Before I get too far in, please understand that I fully empathize with each and every parent wanting what is best for their child. There is a lot of societal pressure on parents to be raising the ‘perfect’ child. However, we can all likely look back on our own childhood and realize that there is a lot to learn from our struggles. Maybe you had behavioral struggles. Did you struggle academically? If you struggled in any way, please ask yourself, was it because you were choosing to or was there something else going on?
Sometimes all that is needed is a consequence. These can be natural consequences, such as doing poorly on a quiz that wasn’t studied for or losing friends because of hurting them. Other consequences can be implemented either at home or at school. These include grounding, sitting elsewhere in the classroom, or the loss of a privilege (e.g. tv or video games). If this is all that is needed and changes are seen, that’s fantastic!
However, if the environment is structured and predictable and the behavior or academic struggle is ongoing, then it is time to dig deeper and find out what is actually going on. Because, if your child is still struggling with necessary structure and support in place, it means one of two things
2. Your child doesn’t have the control you believe he/she has given the current circumstances.
If the latter is true, it’s time to find out why.
Possible Reasons Consequences Aren’t Working
Perhaps following instructions is of great difficulty or the child simply needs a little extra time to process verbal or visual information.
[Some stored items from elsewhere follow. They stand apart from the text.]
==> config.mk <==
export PLATFORM = sky130hd
export DESIGN_NAME = gate_tester
export DESIGN_NICKNAME = d
export VERILOG_FILES = /design/src/rtl/gate_pkg.sv /design/src/rtl/gate_golden.sv /design/src/rtl/gate_tester.sv
export SDC_FILE = /design/constraint.sdc
export NUM_CORES = 1
export LEC_CHECK = 0
export CORE_AREA = 8 8 68 70
export CTS_CLUSTER_DIAMETER = 150
export DETAILED_ROUTE_END_ITERATION = 7
export DIE_AREA = 0 0 76 78
export PLACE_DENSITY = 0.78
export SKIP_CTS_REPAIR_TIMING = 1
export SLEW_MARGIN = 20
export SYNTH_ARGS = -nofsm -noshare
export SYNTH_HDL_FRONTEND = slang
export SYNTH_SLANG_ARGS = --single-unit
==> constraint.sdc <==
create_clock -name clk -period 4.5 [get_ports clk]
set_input_delay 1.35 -clock clk [delete_from_list [all_inputs] [get_ports clk]]
set_output_delay 1.35 -clock clk [all_outputs]
set_load 0.005 [all_outputs]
Maybe reading or writing is extremely difficult. This may be why an individual is struggling academically or not handing everything in. Some children respond by self-advocating for all of the help they can get. Others sit silently unless approached directly. Difficulties with learning can also be something children try to hide by acting out. After all, it can be easier to look like the class clown than the peer who is struggling.
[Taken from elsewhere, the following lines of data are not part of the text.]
**config.mk**
```make
export PLATFORM = sky130hd
export DESIGN_NAME = instr_fetch_unit_flat
export DESIGN_NICKNAME = d
export VERILOG_FILES = /design/src/rtl/instr_fetch_unit_if.sv /design/src/rtl/instr_fetch_unit.sv /design/src/flat_wrapper.sv
export SDC_FILE = /design/constraint.sdc
export NUM_CORES = 1
export LEC_CHECK = 0
export ABC_CLOCK_PERIOD_IN_PS = 1900
export BUFFER_PORTS_ARGS = -buffer_cell sky130_fd_sc_hd__buf_2
export CORE_ASPECT_RATIO = 1.2
export CORE_MARGIN = 3
export CORE_UTILIZATION = 50
export DETAILED_ROUTE_END_ITERATION = 8
export HOLD_SLACK_MARGIN = 0.1
export PLACE_DENSITY = 0.85
export SYNTH_ARGS = -nofsm -noshare
export SYNTH_HDL_FRONTEND = slang
export SYNTH_SLANG_ARGS = --single-unit
```
**constraint.sdc**
```tcl
create_clock -name CLK -period 1.9 [get_ports CLK]
set_input_delay 0.095 -clock CLK [delete_from_list [all_inputs] [get_ports CLK]]
set_output_delay 0.095 -clock CLK [all_outputs]
set_load 0.005 [all_outputs]
```
**src/rtl/instr_fetch_unit_if.sv**
```systemverilog
// instr_fetch_unit_if: signal bundle between the fetch stage and its environment.
//   master modport : fetch unit side (drives MEM_REQ/MEM_ADDR and INSTR*)
//   slave modport  : memory / instruction-register / control side
// Signals:
//   FETCH_EN                   permit starting new fetches
//   MEM_REQ, MEM_ADDR          read request and address (address stable while MEM_REQ)
//   MEM_RDATA, MEM_ACK         read data, valid in the single-cycle MEM_ACK pulse
//   INSTR, INSTR_PC            fetched word and its address
//   INSTR_VALID, INSTR_READY   valid/ready handshake to the instruction register
//   JUMP, JUMP_ADDR            single-cycle redirect request and target
interface instr_fetch_unit_if #(
    parameter int unsigned WORD_SIZE  = 19,
    parameter int unsigned ADDR_WIDTH = 12
) ();

    logic                  FETCH_EN;
    logic                  MEM_REQ;
    logic [ADDR_WIDTH-1:0] MEM_ADDR;
    logic [WORD_SIZE-1:0]  MEM_RDATA;
    logic                  MEM_ACK;
    logic [WORD_SIZE-1:0]  INSTR;
    logic [ADDR_WIDTH-1:0] INSTR_PC;
    logic                  INSTR_VALID;
    logic                  INSTR_READY;
    logic                  JUMP;
    logic [ADDR_WIDTH-1:0] JUMP_ADDR;

    modport master (
        input  FETCH_EN,
        input  MEM_RDATA,
        input  MEM_ACK,
        input  INSTR_READY,
        input  JUMP,
        input  JUMP_ADDR,
        output MEM_REQ,
        output MEM_ADDR,
        output INSTR,
        output INSTR_PC,
        output INSTR_VALID
    );

    modport slave (
        output FETCH_EN,
        output MEM_RDATA,
        output MEM_ACK,
        output INSTR_READY,
        output JUMP,
        output JUMP_ADDR,
        input  MEM_REQ,
        input  MEM_ADDR,
        input  INSTR,
        input  INSTR_PC,
        input  INSTR_VALID
    );

endinterface

```
**src/rtl/instr_fetch_unit.sv**
```systemverilog
// instr_fetch_unit: fetch stage of the 19-bit CPU.
// Holds the program counter, issues one outstanding read at a time to instruction memory
// (req/ack), and hands each returned word to the instruction register (valid/ready).
// A jump redirects the PC; a fetch already in flight is completed and its data dropped.
// Ports:
//   CLK    clock, all state updates on posedge
//   RST_N  asynchronous active-low reset
//   bus    instr_fetch_unit_if.master (memory, instruction register and jump signals)
// All outputs are registered.
module instr_fetch_unit #(
    parameter int unsigned           WORD_SIZE  = 19,
    parameter int unsigned           ADDR_WIDTH = 12,
    parameter logic [ADDR_WIDTH-1:0] RESET_PC   = '0
) (
    input logic                CLK,
    input logic                RST_N,
    instr_fetch_unit_if.master bus
);

    typedef enum logic [1:0] {
        StIdle,
        StFetch,
        StFull,
        StDiscard
    } state_e;

    localparam logic [ADDR_WIDTH-1:0] PcOne = {{(ADDR_WIDTH-1){1'b0}}, 1'b1};

    state_e                state_q, state_d;
    logic [ADDR_WIDTH-1:0] pc_q, pc_d;
    logic                  mem_req_q, mem_req_d;
    logic [ADDR_WIDTH-1:0] mem_addr_q, mem_addr_d;
    logic [WORD_SIZE-1:0]  instr_q, instr_d;
    logic [ADDR_WIDTH-1:0] instr_pc_q, instr_pc_d;
    logic                  instr_valid_q, instr_valid_d;

    // Address the next request should use: a jump this cycle overrides the held PC.
    logic [ADDR_WIDTH-1:0] redirect_pc;
    // Set when the current state is finished and the next step depends on FETCH_EN.
    logic                  launch;

    always_ff @(posedge CLK or negedge RST_N) begin
        if (!RST_N) begin
            state_q       <= StIdle;
            pc_q          <= RESET_PC;
            mem_req_q     <= 1'b0;
            mem_addr_q    <= RESET_PC;
            instr_q       <= '0;
            instr_pc_q    <= '0;
            instr_valid_q <= 1'b0;
        end else begin
            state_q       <= state_d;
            pc_q          <= pc_d;
            mem_req_q     <= mem_req_d;
            mem_addr_q    <= mem_addr_d;
            instr_q       <= instr_d;
            instr_pc_q    <= instr_pc_d;
            instr_valid_q <= instr_valid_d;
        end
    end

    always_comb begin
        state_d       = state_q;
        pc_d          = pc_q;
        mem_req_d     = mem_req_q;
        mem_addr_d    = mem_addr_q;
        instr_d       = instr_q;
        instr_pc_d    = instr_pc_q;
        instr_valid_d = instr_valid_q;
        launch        = 1'b0;
        redirect_pc   = bus.JUMP ? bus.JUMP_ADDR : pc_q;

        if (bus.JUMP) begin
            pc_d = bus.JUMP_ADDR;
        end

        unique case (state_q)
            StIdle: begin
                launch = bus.FETCH_EN;
            end
            StFetch: begin
                if (bus.JUMP) begin
                    // With an ack this cycle the returned word is simply not captured.
                    if (bus.MEM_ACK) begin
                        launch = 1'b1;
                    end else begin
                        state_d = StDiscard;
                    end
                end else if (bus.MEM_ACK) begin
                    instr_d       = bus.MEM_RDATA;
                    instr_pc_d    = mem_addr_q;
                    instr_valid_d = 1'b1;
                    pc_d          = pc_q + PcOne;
                    mem_req_d     = 1'b0;
                    state_d       = StFull;
                end
            end
            StFull: begin
                // A jump ends the held instruction whether or not it is consumed this cycle.
                if (bus.JUMP || bus.INSTR_READY) begin
                    instr_valid_d = 1'b0;
                    launch        = 1'b1;
                end
            end
            StDiscard: begin
                // Old request stays on the bus untouched until memory completes it.
                launch = bus.MEM_ACK;
            end
        endcase

        if (launch) begin
            mem_addr_d = redirect_pc;
            mem_req_d  = bus.FETCH_EN;
            state_d    = bus.FETCH_EN ? StFetch : StIdle;
        end
    end

    assign bus.MEM_REQ     = mem_req_q;
    assign bus.MEM_ADDR    = mem_addr_q;
    assign bus.INSTR       = instr_q;
    assign bus.INSTR_PC    = instr_pc_q;
    assign bus.INSTR_VALID = instr_valid_q;

endmodule

```
**src/flat_wrapper.sv**
```systemverilog
// flat-port wrapper written by rule: the top's interface ports become plain ports
module instr_fetch_unit_flat 
#(
    parameter int unsigned           WORD_SIZE  = 19,
    parameter int unsigned           ADDR_WIDTH = 12,
    parameter logic [ADDR_WIDTH-1:0] RESET_PC   = '0
)
  (CLK, RST_N, bus_FETCH_EN, bus_MEM_RDATA, bus_MEM_ACK, bus_INSTR_READY, bus_JUMP, bus_JUMP_ADDR, bus_MEM_REQ, bus_MEM_ADDR, bus_INSTR, bus_INSTR_PC, bus_INSTR_VALID);
  instr_fetch_unit_if #(.WORD_SIZE(WORD_SIZE), .ADDR_WIDTH(ADDR_WIDTH)) bus_i ();
  input logic CLK;
  input logic RST_N;
  input wire logic [$bits(bus_i.FETCH_EN)-1:0] bus_FETCH_EN;
  input wire logic [$bits(bus_i.MEM_RDATA)-1:0] bus_MEM_RDATA;
  input wire logic [$bits(bus_i.MEM_ACK)-1:0] bus_MEM_ACK;
  input wire logic [$bits(bus_i.INSTR_READY)-1:0] bus_INSTR_READY;
  input wire logic [$bits(bus_i.JUMP)-1:0] bus_JUMP;
  input wire logic [$bits(bus_i.JUMP_ADDR)-1:0] bus_JUMP_ADDR;
  output wire logic [$bits(bus_i.MEM_REQ)-1:0] bus_MEM_REQ;
  output wire logic [$bits(bus_i.MEM_ADDR)-1:0] bus_MEM_ADDR;
  output wire logic [$bits(bus_i.INSTR)-1:0] bus_INSTR;
  output wire logic [$bits(bus_i.INSTR_PC)-1:0] bus_INSTR_PC;
  output wire logic [$bits(bus_i.INSTR_VALID)-1:0] bus_INSTR_VALID;
  assign bus_i.FETCH_EN = bus_FETCH_EN;
  assign bus_i.MEM_RDATA = bus_MEM_RDATA;
  assign bus_i.MEM_ACK = bus_MEM_ACK;
  assign bus_i.INSTR_READY = bus_INSTR_READY;
  assign bus_i.JUMP = bus_JUMP;
  assign bus_i.JUMP_ADDR = bus_JUMP_ADDR;
  assign bus_MEM_REQ = bus_i.MEM_REQ;
  assign bus_MEM_ADDR = bus_i.MEM_ADDR;
  assign bus_INSTR = bus_i.INSTR;
  assign bus_INSTR_PC = bus_i.INSTR_PC;
  assign bus_INSTR_VALID = bus_i.INSTR_VALID;
  instr_fetch_unit #(.WORD_SIZE(WORD_SIZE), .ADDR_WIDTH(ADDR_WIDTH), .RESET_PC(RESET_PC)) u_core (.CLK(CLK), .RST_N(RST_N), .bus(bus_i));
endmodule
```
==> impl_metrics.yaml <==
final_layout:
  antenna-diode-count: 0
  layoutNonFillerInstCount: 398
  drive_above_1_share: 0.4704
  final_cell_mix: "81 x buf_2, 59 x dfrtp_1, 38 x mux2_2"
  area_delta_synth_final_pct: 41.63
  layout_commonest_cell: "buf_2"
  final_util: 0.7409
  fin_nets: 372
clocking:
  path_clk_slew_ps: 60
  clk_latency_ps: 330
  cts_buffer_depth: 2
  htreeDepth: 3
  cts_tree: "done"
  clk_root_buffer_cell: "clkbuf_8"
  cts_buffers: 9
  cts.sinks: 59
synth:
  synth_nets: 244
  yosys_warnings: 0
  ys_seq_area_frac: 0.5673
  synthArstFlopShare: 1.000
  synth_edf_count: 0
  ys_types: 28
  netlist.area_leader.share: 0.5673
  synth_flop_cell: "dfrtp_1"
  synth_area_sq_um: 2602
  avgSynthCellArea_sq_um: 12.63
  yosysTopAreaCell: "dfrtp_1"
  yosys-top-cells-area: "dfrtp_1 57%, mux2_2 16%, mux2_4 5.8%, o21ai_0 4.0%, xnor2_1 3.0%"
  synth.ff_latch_count: 59
  synthCells: 206
floorplan:
  core_region_area_sq_um: 4975
  rows: 28
  initial_core_util: 0.5231
  io_pins: 82
  die-area_sq_um: 6110
  fp.dieH_um: 85.03
  dieWidth_um: 71.86
power_and_ir_drop:
  p_leak_nw: 1.747
  power_frac_seq: 0.449
  p_int_mw: 3.025
  power_frac_comb: 0.281
  p_sw_mw: 1.120
  power_mw: 4.145
  clkPwrFrac: 0.269
  swShare: 0.2703
  irDropWorstVdd_mv: 0.8281
  power.density_nw_per_um2: 1124
route:
  first_pass_iters: 4
  avgViaCountPerCell: 5.083
  wl_met2_um: 3269
  wl_per_cell_um: 15.04
  met1_length_um: 2299
  via_count: 2023
  drt_iter0_markers: 77
  ant_nets: 0
  drc: 0
  top_layer_used: "met4"
  met3WireLength_um: 305
  wl_um: 5985
critical_path:
  cp_max_fo: 6
  end_kind: "flop"
  required_ps: 2110
  critPathKind: "reg2reg"
  cp_data_arrival_time_ps: 1950
  reg2reg_slack_ps: 160
  start_kind: "flop"
timing:
  relSlewSlack: 0.5484
  fmaxAchievable_mhz: 574.0
  rsz0062_at_grt: "false"
  fin_crit_sh: 0.9169
  finalSetupViolCount: 0
  layout_min_cycle_time_ps: 1742
  hold_viol_final: 0
  clock_skew_ps: 5.050
  worstMarginPinSlew_ps: 677.4
  fin_tns_setup_ps: 0
  drv_slew: 0
place:
  place.gp.congestion: 0.7567
  dp.cells: 349
  port-buffer-count: 81
  hpwl_um: 3925
global_route:
  grt_pass1_wl_um: 9494
  grt_max_degree: 39
  grt_usage: 0.2077
  grt_pass1_vias: 2052
  overflow: 0
  antenna_found_initial: 0
run_status:
  status: "finished clean"
worst_hold_path:
  min_path_type: "in2reg"
flow_run:
  cap_viol_max_count: 0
We all get those icky feelings in our tummies on occasion. As adults, hopefully we have learned what they mean and either have developed strategies to work through them or have gotten the medical help needed to help us work through them. Many children don’t have the skills to work through anxiety in their back pockets yet. Learning to handle these feelings successfully is a work in progress.
Some kids become quite bored in school. Let’s face it. We live in a society today where things like video games provide instant rewards. School rarely provides rewards or stimulates children in the same way. Instant gratification rarely happens in the ‘real world’ as it does in the ‘virtual world.’
Not only that, but the child who is gifted academically can also act out. Often children who are gifted aim for perfection… so much so that simply attempting a task where there is risk of not completing it perfectly can be a real challenge! This is also where some behaviors may come out. One may be to simply rush through a task knowing it isn’t completed to the best of one’s ability. However, rushing through a task can be a safety net as it requires less risk than doing it to the best of one’s ability does.
Classroom environments are changing and one of the reasons for this is the recognition that people have sensory needs. Some individuals require a lot of sensory stimulation and others require just a little. It can be as simple as chewing gum or having a fidget toy for some and those individuals will be regulated within the classroom. Others require a lot more! If you need ideas or information around this, be sure to check out this post I wrote a while ago.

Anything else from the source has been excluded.